Probiotics are found in several foods and are also found in a few beverages, including kefir, kombucha, and tepache.
What Are Probiotics?
Scientists estimate that we have anywhere between 39 to 300 TRILLION bacteria living inside of our bodies on any given day.
A good portion of those bacteria exist in the digestive tract, and even though some of those bacteria are responsible for various infections when they land in the wrong environment, inside of your gut, they are beneficial to good health. They are referred to as “intestinal flora”, and they can help regulate a healthy weight, prevent diarrhea or constipation, make skin look healthier, and even possibly fight off disease.
Probiotics are microorganisms, found in many foods, probiotic drinks, and dietary supplements, that provide health benefits to your body by supporting intestinal flora and keeping the numbers of bacteria up to a healthy level. Certain kinds of yeasts also function as probiotics in the body.
Although the types of bacteria that are most helpful are debated by scientists, as well as how exactly they promote health, it is widely accepted that probiotics do provide positive dietary actions on human physiology.
Prebiotics are indigestible fibers of plants that function as food for the intestinal flora that lives in your gut. Parts of fruits and vegetables that you can’t use for fuel, as the fiber in many fruits, vegetables, seeds, and grains, are prebiotics. They help keep the colon free of waste matter, as well, by pushing through fecal matter that might stay stagnant for longer periods of time in the colon, potentially causing disease, unless these fibrous materials help push them out, and cleaning the walls of the intestine.
There is a class of supplements called “synbiotics” that contain both prebiotics and probiotics. These provide both probiotic, friendly bacteria, as well as dietary fibers, or indigestible carbohydrates, that are the prebiotics your gut flora feeds on
How Do They Help Your Health?
Some scientists call the flora existing in the GI tract the “Forgotten Organ”, because the microorganisms there do so many things that are essential for daily metabolism.

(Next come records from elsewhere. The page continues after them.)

<file path="config.mk">
export PLATFORM = sky130hd
export DESIGN_NAME = wsg_mixer
export DESIGN_NICKNAME = d
export VERILOG_FILES = /design/src/rtl/wsg_pkg.sv /design/src/rtl/wsg_reg_file.sv /design/src/rtl/wsg_mixer.sv
export SDC_FILE = /design/constraint.sdc
export NUM_CORES = 1
export LEC_CHECK = 0
export CORE_ASPECT_RATIO = 0.6
export CORE_UTILIZATION = 45
export DETAILED_ROUTE_END_ITERATION = 8
export PLACE_DENSITY = 0.6
export SYNTH_ARGS = -nofsm -noshare
export SYNTH_HDL_FRONTEND = slang
export SYNTH_SLANG_ARGS = --single-unit
</file>
<file path="constraint.sdc">
create_clock -name clk -period 5.5 [get_ports clk]
set_clock_uncertainty 0.1 [all_clocks]
set_input_delay 0.55 -clock clk [delete_from_list [all_inputs] [get_ports clk]]
set_output_delay 0.55 -clock clk [all_outputs]
set_load 0.01 [all_outputs]
</file>
<file path="src/rtl/wsg_pkg.sv">
// Shared types and constants for the parametrised waveform sound generator.
// Register offsets are relative to the window base; each voice occupies a 5-byte stride.
package wsg_pkg;

  typedef enum logic [2:0] {
    ST_IDLE,
    ST_ADDR,
    ST_WAIT,
    ST_MAC,
    ST_OUT
  } wsg_state_t;

  localparam logic [7:0] WAVE_OFS     = 8'h05;
  localparam logic [7:0] FREQ_OFS     = 8'h10;
  localparam logic [7:0] VOL_OFS      = 8'h15;
  localparam int         VOICE_STRIDE = 5;

  localparam int WAVE_IDX_W  = 3;
  localparam int SAMPLE_W    = 4;
  localparam int VOL_W       = 4;
  localparam int PHASE_IDX_W = 5;

  function automatic logic [15:0] reg_addr(input logic [15:0] base, input logic [7:0] ofs,
                                           input int voice, input int nib);
    return base + 16'(ofs) + 16'(VOICE_STRIDE * voice + nib);
  endfunction

endpackage

</file>
<file path="src/rtl/wsg_reg_file.sv">
// CPU-writable per-voice wave index, frequency and volume registers.
// Voices above 0 have no frequency nibble 0; that address belongs to the previous voice's volume.
module wsg_reg_file
  import wsg_pkg::*;
#(
  parameter int          NUM_VOICES = 3,
  parameter int          ACC_W      = 20,
  parameter logic [15:0] ADDR_BASE  = 16'h5040
) (
  input  logic                  clk,
  input  logic                  rst,
  input  logic                  wr_en,
  input  logic [15:0]           ram_addr,
  input  logic [7:0]            cpu_data,
  output logic [WAVE_IDX_W-1:0] wave_q [NUM_VOICES],
  output logic [ACC_W-1:0]      freq_q [NUM_VOICES],
  output logic [VOL_W-1:0]      vol_q  [NUM_VOICES]
);

  logic [WAVE_IDX_W-1:0] wave_d [NUM_VOICES];
  logic [ACC_W-1:0]      freq_d [NUM_VOICES];
  logic [VOL_W-1:0]      vol_d  [NUM_VOICES];
  logic                  cpu_data_unused;

  assign cpu_data_unused = ^cpu_data[7:4];

  always_comb begin
    wave_d = wave_q;
    freq_d = freq_q;
    vol_d  = vol_q;
    for (int v = 0; v < NUM_VOICES; v++) begin
      if (wr_en && ram_addr == reg_addr(ADDR_BASE, WAVE_OFS, v, 0))
        wave_d[v] = cpu_data[WAVE_IDX_W-1:0];
      if (wr_en && ram_addr == reg_addr(ADDR_BASE, VOL_OFS, v, 0))
        vol_d[v] = cpu_data[VOL_W-1:0];
      for (int n = 0; n < ACC_W / 4; n++) begin
        if (wr_en && (v == 0 || n != 0) && ram_addr == reg_addr(ADDR_BASE, FREQ_OFS, v, n))
          freq_d[v][4*n +: 4] = cpu_data[3:0];
      end
      if (v != 0)
        freq_d[v][3:0] = '0;
    end
  end

  always_ff @(posedge clk) begin
    if (rst) begin
      for (int v = 0; v < NUM_VOICES; v++) begin
        wave_q[v] <= '0;
        freq_q[v] <= '0;
        vol_q[v]  <= '0;
      end
    end else begin
      wave_q <= wave_d;
      freq_q <= freq_d;
      vol_q  <= vol_d;
    end
  end

endmodule

</file>
<file path="src/rtl/wsg_mixer.sv">
// Multi-voice wavetable mixer: sample-rate divider, phase accumulators, shared-ROM sequencer and MAC.
// Define WSG_SATURATE_EN to clamp the mix at 255 instead of wrapping it like the legacy mixer.
module wsg_mixer
  import wsg_pkg::*;
#(
  parameter int          NUM_VOICES = 3,
  parameter int          ACC_W      = 20,
  parameter int          RATE_DIV   = 1042,
  parameter int          OUT_W      = 10,
  parameter logic [15:0] ADDR_BASE  = 16'h5040
) (
  input  logic             clk,
  input  logic             rst,
  input  logic             wr_en,
  input  logic [15:0]      ram_addr,
  input  logic [7:0]       cpu_data,
  output logic [7:0]       rom_addr,
  input  logic [7:0]       rom_data,
  output logic [OUT_W-1:0] sample_out,
  output logic             sample_valid,
  output logic             overrun
);

  localparam int MIX_W = 8 + $clog2(NUM_VOICES + 1);
  localparam int CNT_W = $clog2(RATE_DIV);
  localparam int V_W   = 2;

  logic [WAVE_IDX_W-1:0] wave_q [NUM_VOICES];
  logic [ACC_W-1:0]      freq_q [NUM_VOICES];
  logic [VOL_W-1:0]      vol_q  [NUM_VOICES];

  wsg_state_t        state_q, state_d;
  logic [CNT_W-1:0]  cnt_q, cnt_d;
  logic [V_W-1:0]    v_q, v_d;
  logic [ACC_W-1:0]  acc_q [NUM_VOICES];
  logic [ACC_W-1:0]  acc_d [NUM_VOICES];
  logic [MIX_W-1:0]  mix_q, mix_d;
  logic [7:0]        rom_addr_q, rom_addr_d;
  logic [OUT_W-1:0]  sample_out_q, sample_out_d;
  logic              sample_valid_q, sample_valid_d;
  logic              overrun_q, overrun_d;

  logic                  tick;
  logic [WAVE_IDX_W-1:0] cur_wave;
  logic [ACC_W-1:0]      cur_acc;
  logic [VOL_W-1:0]      cur_vol;
  logic [7:0]            product;
  logic [7:0]            mix8;
  logic                  rom_data_unused;

  wsg_reg_file #(
    .NUM_VOICES (NUM_VOICES),
    .ACC_W      (ACC_W),
    .ADDR_BASE  (ADDR_BASE)
  ) u_regs (
    .clk      (clk),
    .rst      (rst),
    .wr_en    (wr_en),
    .ram_addr (ram_addr),
    .cpu_data (cpu_data),
    .wave_q   (wave_q),
    .freq_q   (freq_q),
    .vol_q    (vol_q)
  );

  assign rom_data_unused = ^rom_data[7:SAMPLE_W];
  assign tick            = (cnt_q == CNT_W'(RATE_DIV - 1));
  assign cnt_d           = tick ? '0 : cnt_q + CNT_W'(1);
  assign product         = {4'b0, rom_data[SAMPLE_W-1:0]} * {4'b0, cur_vol};

`ifdef WSG_SATURATE_EN
  assign mix8 = (mix_q > MIX_W'(255)) ? 8'hFF : mix_q[7:0];
`else
  assign mix8 = mix_q[7:0];
`endif

  always_comb begin
    cur_wave = '0;
    cur_acc  = '0;
    cur_vol  = '0;
    for (int v = 0; v < NUM_VOICES; v++) begin
      if (v_q == V_W'(v)) begin
        cur_wave = wave_q[v];
        cur_acc  = acc_q[v];
        cur_vol  = vol_q[v];
      end
    end
  end

  // One voice per ADDR/WAIT/MAC triple; the ROM address is registered so data lands in MAC.
  always_comb begin
    state_d        = state_q;
    v_d            = v_q;
    acc_d          = acc_q;
    mix_d          = mix_q;
    rom_addr_d     = rom_addr_q;
    sample_out_d   = sample_out_q;
    sample_valid_d = 1'b0;
    overrun_d      = overrun_q | (tick && state_q != ST_IDLE);
    case (state_q)
      ST_IDLE: begin
        if (tick) begin
          mix_d   = '0;
          v_d     = '0;
          state_d = ST_ADDR;
        end
      end
      ST_ADDR: begin
        rom_addr_d = {cur_wave, cur_acc[ACC_W-1 -: PHASE_IDX_W]};
        for (int v = 0; v < NUM_VOICES; v++) begin
          if (v_q == V_W'(v))
            acc_d[v] = acc_q[v] + freq_q[v];
        end
        state_d = ST_WAIT;
      end
      ST_WAIT: state_d = ST_MAC;
      ST_MAC: begin
        mix_d = mix_q + MIX_W'(product);
        if (v_q == V_W'(NUM_VOICES - 1)) begin
          state_d = ST_OUT;
        end else begin
          v_d     = v_q + V_W'(1);
          state_d = ST_ADDR;
        end
      end
      ST_OUT: begin
        sample_out_d   = OUT_W'(mix8) << (OUT_W - 8);
        sample_valid_d = 1'b1;
        state_d        = ST_IDLE;
      end
      default: state_d = ST_IDLE;
    endcase
  end

  always_ff @(posedge clk) begin
    if (rst) begin
      state_q        <= ST_IDLE;
      cnt_q          <= '0;
      v_q            <= '0;
      mix_q          <= '0;
      rom_addr_q     <= '0;
      sample_out_q   <= '0;
      sample_valid_q <= 1'b0;
      overrun_q      <= 1'b0;
      for (int v = 0; v < NUM_VOICES; v++)
        acc_q[v] <= '0;
    end else begin
      state_q        <= state_d;
      cnt_q          <= cnt_d;
      v_q            <= v_d;
      mix_q          <= mix_d;
      rom_addr_q     <= rom_addr_d;
      sample_out_q   <= sample_out_d;
      sample_valid_q <= sample_valid_d;
      overrun_q      <= overrun_d;
      acc_q          <= acc_d;
    end
  end

  assign rom_addr     = rom_addr_q;
  assign sample_out   = sample_out_q;
  assign sample_valid = sample_valid_q;
  assign overrun      = overrun_q;

endmodule
</file>
; After elaboration in Yosys (flattened, before gate mapping)
; Cells that the tools add are included.
[classes]
n_addsub = 6
multipliers = 1
n_eq_ne = 28
muxes = 18
bitwise_logic = 1
reduce_logical = 30
[op_table]
columns = operator, n
row1 = $eq 16x15->1 const B, 19
row2 = $add 20x20->20, 3
row3 = $mux 20, 3
row4 = $logic_and 1x1->1, 20
row5 = $pmux 10 s2, 1
row6 = $mux 3, 5
row7 = $mux 4, 3
row8 = $pmux 3 s4, 1
row9 = $add 11x1->11 const B, 1
row10 = $eq 11x11->1 const B, 1
row11 = $add 10x8->10, 1
row12 = $mux 10, 1
row13 = $mul 4x4->8, 1
row14 = $reduce_and 2->1, 4
row15 = $eq 3x2->1 const B, 2
row16 = $mux 2, 2
row17 = $ne 2x2->1 const B, 2
row18 = $pmux 2 s2, 1
row19 = $eq 3x1->1 const B, 1
row20 = $eq 3x3->1 const B, 1
row21 = $logic_not 3->1, 1
row22 = $reduce_and 3->1, 1
row23 = $reduce_bool 3->1, 1
row24 = $add 2x1->2 const B, 1
row25 = 7 further kinds, 7
[totals]
regBits = 185
word_cells = 116

; Longest topological paths before layout
; Gate-level depths: netlist of the first run.
[depth]
ltp_word = 7
depth_mapped = 21

; By module
; Synthesis of the first run repeated with hierarchy kept, for this count alone.
[hier_totals]
cells_unflattened = 1265
area_unflattened_um2 = 10565.1
[by_module_without_submodules]
columns = mod, instances, cells_per_inst, area_per_inst_um2
row1 = wsg_mixer, 1, 958, 7489.7
row2 = wsg_reg_file, 1, 307, 3075.4

; Least setup slack after synthesis of the first run
; Ideal clock, no wire load.
[synth_timing]
path_type = register to register
startpoint = register v_q[1]
endpoint = register mix_q[7]
t_arrival_ns = 4.411
required_time_ns = 5.322
setup_slack_ns = 0.911
stages_incl_launch_ff = 20
synth_period_minus_slack_ns = 4.589
path_cell_list = dfxtp_1 > inv_1 > ha_1 > clkbuf_1 > clkbuf_1 > a21oi_1 > o21ai_0 > nand2_1 > fa_1 > fa_1 > fa_1 > inv_1 > ha_1 > a21o_1 > a21oi_1 > o21bai_1 > a21oi_1 > xnor2_1 > o31a_1 > nor3_1
[synth_via]
elab_chain_len = 7
word_cells_on_any_way = 9
classes_between = 1 x add/sub / 1 x mul / 2 x eq/ne / 4 x mux / 1 x reduce/logical
[synth_lines]
columns = element, line_no
row1 = "start, declared", wsg_mixer.sv:34  ; logic [V_W-1:0] v_q, v_d;
row2 = "start signal, assigned", wsg_mixer.sv:150  ; v_q <= v_d;
row3 = $logic_not 2->1, wsg_mixer.sv:82  ; if (v_q == V_W'(v)) begin
row4 = $mux 4 (2 in a row), wsg_mixer.sv:82
row5 = $mux 4 (*), wsg_mixer.sv:82
row6 = $mul 4x4->8 (*), wsg_mixer.sv:69  ; assign product = {4'b0, rom_data[SAMPLE_W-1:0]} * {4'b0, cur_vol};
row7 = $add 10x8->10 (*), wsg_mixer.sv:118  ; mix_d = mix_q + MIX_W'(product);
row8 = $pmux 10 s2 (*), wsg_mixer.sv:100  ; case (state_q)
row9 = "end signal, assigned", wsg_mixer.sv:151  ; mix_q <= mix_d;
row10 = "end, declared", wsg_mixer.sv:37  ; logic [MIX_W-1:0] mix_q, mix_d;
; Mark *: on every way between the ends. The rest lies on a longest branch, timed or not.
; A chain may end at the register's enable or synchronous reset.

; Final worst setup path of the first run
[layout_timing]
startpoint = register v_q[0]
endpoint = register mix_q[7]
; Same word-level chain as after synthesis.

==> metrics.txt, run 1 <==
Worst path slowest cell fa_1; Synth Flop Type dfxtp_1; CTS H-tree depth 4; Largest stage delay, worst path 530 ps; CTS sink cnt 167; Min Clock Period, post-route 4710 ps; Detail Route Antenna Nets 0; worst path bufs/invs 2; hold_buf cts 0; Final setup viols 0; ratio of cells with drive above 1 in the final layout 5.26%; Hold Startpoint sample_out[6]; # rows 40; first-pass GRT wire length 38.4 mm; I/O Buffers 44; final WL around 24 mm; drt wl/cell between 15 and 20 um; largest area contributor in the netlist dfxtp_1; GR Overflow Total 0; synthesized instance count 1192; area of the die 22000 um2; TritonCTS buffer count 17; reg-to-reg slack, setup 790 ps; Vias/cell 5.47; Starting DRT DRC Count about 720; Rel. slew slack 21.8%; startpoint types flop; arrival time worst endpoint between 4000 and 5000 ps; Post-CTS Setup Inserts 0; Max Buffers Root-to-Sink 2; Crit Path Category reg2reg; Post-synth ARST share 0%; Post-Syn Area per Cell 8.06 um2; number of enable flip-flop cells after synthesis 0; worst slew pin tran 1170 ps; Critical Path RT approximately 5800 ps; Hold Path Class reg2reg; Antenna diodes 0; Pleak 4.41 nW; Worst path top cell family by delay adder cells; IO Count 55; Synthesis Warnings 0; vias 8150; Synth top area share 34.8%; CTS root buffer clkbuf_16; worst reg-to-reg path cell count 19; Reg clk slew, reported paths 60 ps; synth-to-layout area growth 12.6%; hpwl dp 16.7 mm; Post-route DRC 0; synth top area cells dfxtp_1 (35%), ha_1 (9.0%), nand2_1 (6.5%); FMAX 212 MHz; Synth Register Bits 167; Unique masters post-synth between 60 and 70; die extent in y 115 um; run status completed; Peak VDD IR between 0.2 and 0.25 mV; CP max FO 4; Hold WS 353 ps; hold depth 2; # nets final around 1300; reg2reg start v_q[0]; Initial Util 46.9%; RSZ-0062 raised after global routing no; clk_lat worst skew 440 ps; CP Capture Type flop; number of max-cap violations 0; largest net degree at the start of global routing 80; CTS tree built; crit share post-route 85.7%; post_cts resized 0; GR Util All Layers 22.5%; Mapped Area 9610 um2; post-synthesis sequential area ratio 34.8%; initial antenna violation count 0; critical-path cell list inv_1 -> ha_1 -> nand2_1 -> nor2_1 -> a21oi_1 -> o21ai_0 -> nand2_1 -> fa_1 -> fa_1 -> fa_1 -> inv_1 -> ha_1 -> a21o_1 -> a21oi_1 -> o21bai_1 -> a21oi_1 -> xnor2_1 -> o31a_1 -> nor3_1; setup TNS 0 ps; capturing point of the worst reg2reg path mix_q[7]; Pre-antenna DRT Iters 5; Die W 191 um; vias in the first global route 7087; Hold Crit Endpoint sample_out[6]; Fin. Hold Viols 0; Placer Congestion around 0.85; fin. max-slew vios 0; core area ~20000 um2; pwr/cell area 236 nW/um2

The majority of flora lives in the large intestine, which is the final part of the digestive tract that our food goes through before exiting the body as waste. There are hundreds of kinds of bacteria living there – between 300-500 types of bacteria, along with fungi, viruses, helminths, and archaea. This community of organisms, all together, is referred to as “gut flora” or the “gut microbiome”.
This community works at various metabolic processes like the manufacture of needed vitamins, such as vitamin K and several B vitamins. They also change fiber into fats that play a special role in metabolism and feeding the intestinal walls. These same fats that strengthen the intestinal wall also play a role in stimulating the immune system.

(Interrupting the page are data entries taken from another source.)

[src/rtl/acc_pkg.sv]
// acc_pkg: shared definitions for the accumulator register.
//   - 4-bit opcodes applied on the `ty` input. Codes 10..15 have no name and act as HOLD.
//   - State encoding for the multi-cycle shift sequencer.
package acc_pkg;

    localparam logic [3:0] CLEAR   = 4'd0;
    localparam logic [3:0] LOAD    = 4'd1;
    localparam logic [3:0] HOLD    = 4'd2;
    localparam logic [3:0] SHIFTR  = 4'd3;
    localparam logic [3:0] SHIFTL  = 4'd4;
    localparam logic [3:0] ASHR    = 4'd5;
    localparam logic [3:0] ROTR    = 4'd6;
    localparam logic [3:0] ROTL    = 4'd7;
    localparam logic [3:0] SHIFTRN = 4'd8;
    localparam logic [3:0] SHIFTLN = 4'd9;

    typedef enum logic {
        IDLE     = 1'b0,
        SHIFTING = 1'b1
    } state_t;

endpackage

[src/rtl/acc_register_if.sv]
// acc_register_if: groups the accumulator's datapath-facing signals.
//   master (ALU/control side) drives: ty, ulaout, shamt, serial_in
//   slave  (acc_register)     drives: acumulador, carry, zero, busy, done
// serial_in only matters when ACC_SERIAL_IN_EN is defined for the design.
interface acc_register_if #(
    parameter int WIDTH = 4
);
    localparam int SHW = $clog2(WIDTH + 1);

    logic [3:0]       ty;
    logic [WIDTH-1:0] ulaout;
    logic [SHW-1:0]   shamt;
    logic             serial_in;
    logic [WIDTH-1:0] acumulador;
    logic             carry;
    logic             zero;
    logic             busy;
    logic             done;

    modport master (
        output ty, ulaout, shamt, serial_in,
        input  acumulador, carry, zero, busy, done
    );

    modport slave (
        input  ty, ulaout, shamt, serial_in,
        output acumulador, carry, zero, busy, done
    );

endinterface

[src/rtl/acc_shift_ctrl.sv]
// acc_shift_ctrl: sequencer for the SHIFTRN/SHIFTLN multi-cycle shifts.
// Ports:
//   clock, reset_n  rising-edge clock, asynchronous active-low reset
//   start           a shift-by-N opcode is presented while idle
//   dir_left_in     requested direction (1 = left), latched on accept
//   shamt           requested amount; values above WIDTH are clamped
//   abort           CLEAR presented while shifting
//   shift_en        the datapath shifts one bit on this edge
//   shift_left      direction to use for the shift on this edge
//   busy, done      registered handshake outputs
module acc_shift_ctrl
    import acc_pkg::*;
#(
    parameter  int WIDTH = 4,
    localparam int SHW   = $clog2(WIDTH + 1)
) (
    input  logic           clock,
    input  logic           reset_n,
    input  logic           start,
    input  logic           dir_left_in,
    input  logic [SHW-1:0] shamt,
    input  logic           abort,
    output logic           shift_en,
    output logic           shift_left,
    output logic           busy,
    output logic           done
);

    state_t         state_q, state_d;
    logic [SHW-1:0] cnt_q, cnt_d;
    logic [SHW-1:0] n_clamped;
    logic           dir_q, dir_d;
    logic           busy_q, busy_d;
    logic           done_q, done_d;

    assign n_clamped = (shamt > SHW'(WIDTH)) ? SHW'(WIDTH) : shamt;

    // cnt_q holds the number of shifts still owed after the current edge;
    // the first shift happens on the accept edge itself.
    always_comb begin
        state_d  = state_q;
        cnt_d    = cnt_q;
        dir_d    = dir_q;
        done_d   = 1'b0;
        shift_en = 1'b0;
        case (state_q)
            IDLE: begin
                if (start) begin
                    dir_d = dir_left_in;
                    if (n_clamped >= SHW'(2)) begin
                        shift_en = 1'b1;
                        cnt_d    = n_clamped - SHW'(1);
                        state_d  = SHIFTING;
                    end else begin
                        shift_en = (n_clamped == SHW'(1));
                        done_d   = 1'b1;
                    end
                end
            end
            SHIFTING: begin
                if (abort) begin
                    state_d = IDLE;
                    cnt_d   = '0;
                end else begin
                    shift_en = 1'b1;
                    if (cnt_q == SHW'(1)) begin
                        state_d = IDLE;
                        cnt_d   = '0;
                        done_d  = 1'b1;
                    end else begin
                        cnt_d = cnt_q - SHW'(1);
                    end
                end
            end
        endcase
        busy_d = (state_d == SHIFTING);
    end

    // On the accept edge the direction comes straight from the opcode;
    // afterwards the latched copy is used so ty changes cannot redirect it.
    assign shift_left = (state_q == SHIFTING) ? dir_q : dir_left_in;

    always_ff @(posedge clock or negedge reset_n) begin
        if (!reset_n) begin
            state_q <= IDLE;
            cnt_q   <= '0;
            dir_q   <= 1'b0;
            busy_q  <= 1'b0;
            done_q  <= 1'b0;
        end else begin
            state_q <= state_d;
            cnt_q   <= cnt_d;
            dir_q   <= dir_d;
            busy_q  <= busy_d;
            done_q  <= done_d;
        end
    end

    assign busy = busy_q;
    assign done = done_q;

endmodule

[src/rtl/acc_register.sv]
// acc_register: CPU accumulator with clear/load/hold, single-bit shifts and
// rotates, and a multi-cycle shift-by-N with busy/done handshake.
// Ports:
//   clock, reset_n  rising-edge clock, asynchronous active-low reset
//   bus (slave)     ty, ulaout, shamt, serial_in in;
//                   acumulador, carry, zero, busy, done out
// Configuration: define ACC_SERIAL_IN_EN to fill the vacated bit of the
// logical shifts (SHIFTR/SHIFTL/SHIFTRN/SHIFTLN) with serial_in instead of 0.
module acc_register
    import acc_pkg::*;
#(
    parameter int WIDTH = 4
) (
    input  logic         clock,
    input  logic         reset_n,
    acc_register_if.slave bus
);

    logic [WIDTH-1:0] acc_q, acc_d;
    logic             carry_q, carry_d;
    logic [WIDTH-1:0] sn_acc;
    logic             sn_carry;
    logic             fill;
    logic             is_shift_n;
    logic             start, abort;
    logic             shift_en, shift_left;
    logic             busy, done;

`ifdef ACC_SERIAL_IN_EN
    assign fill = bus.serial_in;
`else
    logic unused_serial_in;
    assign fill             = 1'b0;
    assign unused_serial_in = bus.serial_in;
`endif

    assign is_shift_n = (bus.ty == SHIFTRN) || (bus.ty == SHIFTLN);
    assign start      = is_shift_n && !busy;
    assign abort      = busy && (bus.ty == CLEAR);

    acc_shift_ctrl #(.WIDTH(WIDTH)) u_shift_ctrl (
        .clock       (clock),
        .reset_n     (reset_n),
        .start       (start),
        .dir_left_in (bus.ty == SHIFTLN),
        .shamt       (bus.shamt),
        .abort       (abort),
        .shift_en    (shift_en),
        .shift_left  (shift_left),
        .busy        (busy),
        .done        (done)
    );

    // One logical step of a shift-by-N, in the sequencer's chosen direction.
    always_comb begin
        if (shift_left) begin
            {sn_carry, sn_acc} = {acc_q, fill};
        end else begin
            {sn_acc, sn_carry} = {fill, acc_q};
        end
    end

    // While the sequencer is busy only CLEAR is honoured; otherwise the
    // opcode is decoded normally.
    always_comb begin
        acc_d   = acc_q;
        carry_d = carry_q;
        if (abort) begin
            acc_d   = '0;
            carry_d = 1'b0;
        end else if (shift_en) begin
            acc_d   = sn_acc;
            carry_d = sn_carry;
        end else if (!busy) begin
            case (bus.ty)
                CLEAR: begin
                    acc_d   = '0;
                    carry_d = 1'b0;
                end
                LOAD: begin
                    acc_d   = bus.ulaout;
                    carry_d = 1'b0;
                end
                HOLD: ;
                SHIFTR: {acc_d, carry_d} = {fill, acc_q};
                SHIFTL: {carry_d, acc_d} = {acc_q, fill};
                ASHR:   {acc_d, carry_d} = {acc_q[WIDTH-1], acc_q};
                ROTR:   {acc_d, carry_d} = {acc_q[0], acc_q};
                ROTL:   {carry_d, acc_d} = {acc_q, acc_q[WIDTH-1]};
                // A zero-length shift-by-N leaves everything untouched.
                SHIFTRN, SHIFTLN: ;
                default: ;
            endcase
        end
    end

    always_ff @(posedge clock or negedge reset_n) begin
        if (!reset_n) begin
            acc_q   <= '0;
            carry_q <= 1'b0;
        end else begin
            acc_q   <= acc_d;
            carry_q <= carry_d;
        end
    end

    assign bus.acumulador = acc_q;
    assign bus.carry      = carry_q;
    assign bus.zero       = (acc_q == '0);
    assign bus.busy       = busy;
    assign bus.done       = done;

endmodule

When the gut flora becomes unbalanced in its numbers, due to a bad or unhealthy diet, it might be the root cause of many illnesses. There is evidence to show that type II diabetes, colorectal cancer, depression, Alzheimer’s Disease, metabolic syndrome, and even heart disease might have links to imbalances in the gut wall and a lack of intestinal flora.
What Is Tepache?
Tepache is an amazing, fruity drink from Mexico that functions as a probiotic. While it’s great to get your probiotics from pills, why not get them from a delicious beverage instead? By using traditional ingredients in a fast fermentation process that has been used for generations in Mexico, tepache is lightly fermented and brings healthy probiotics to your colon—making you feel extra good about what you are feeding your body.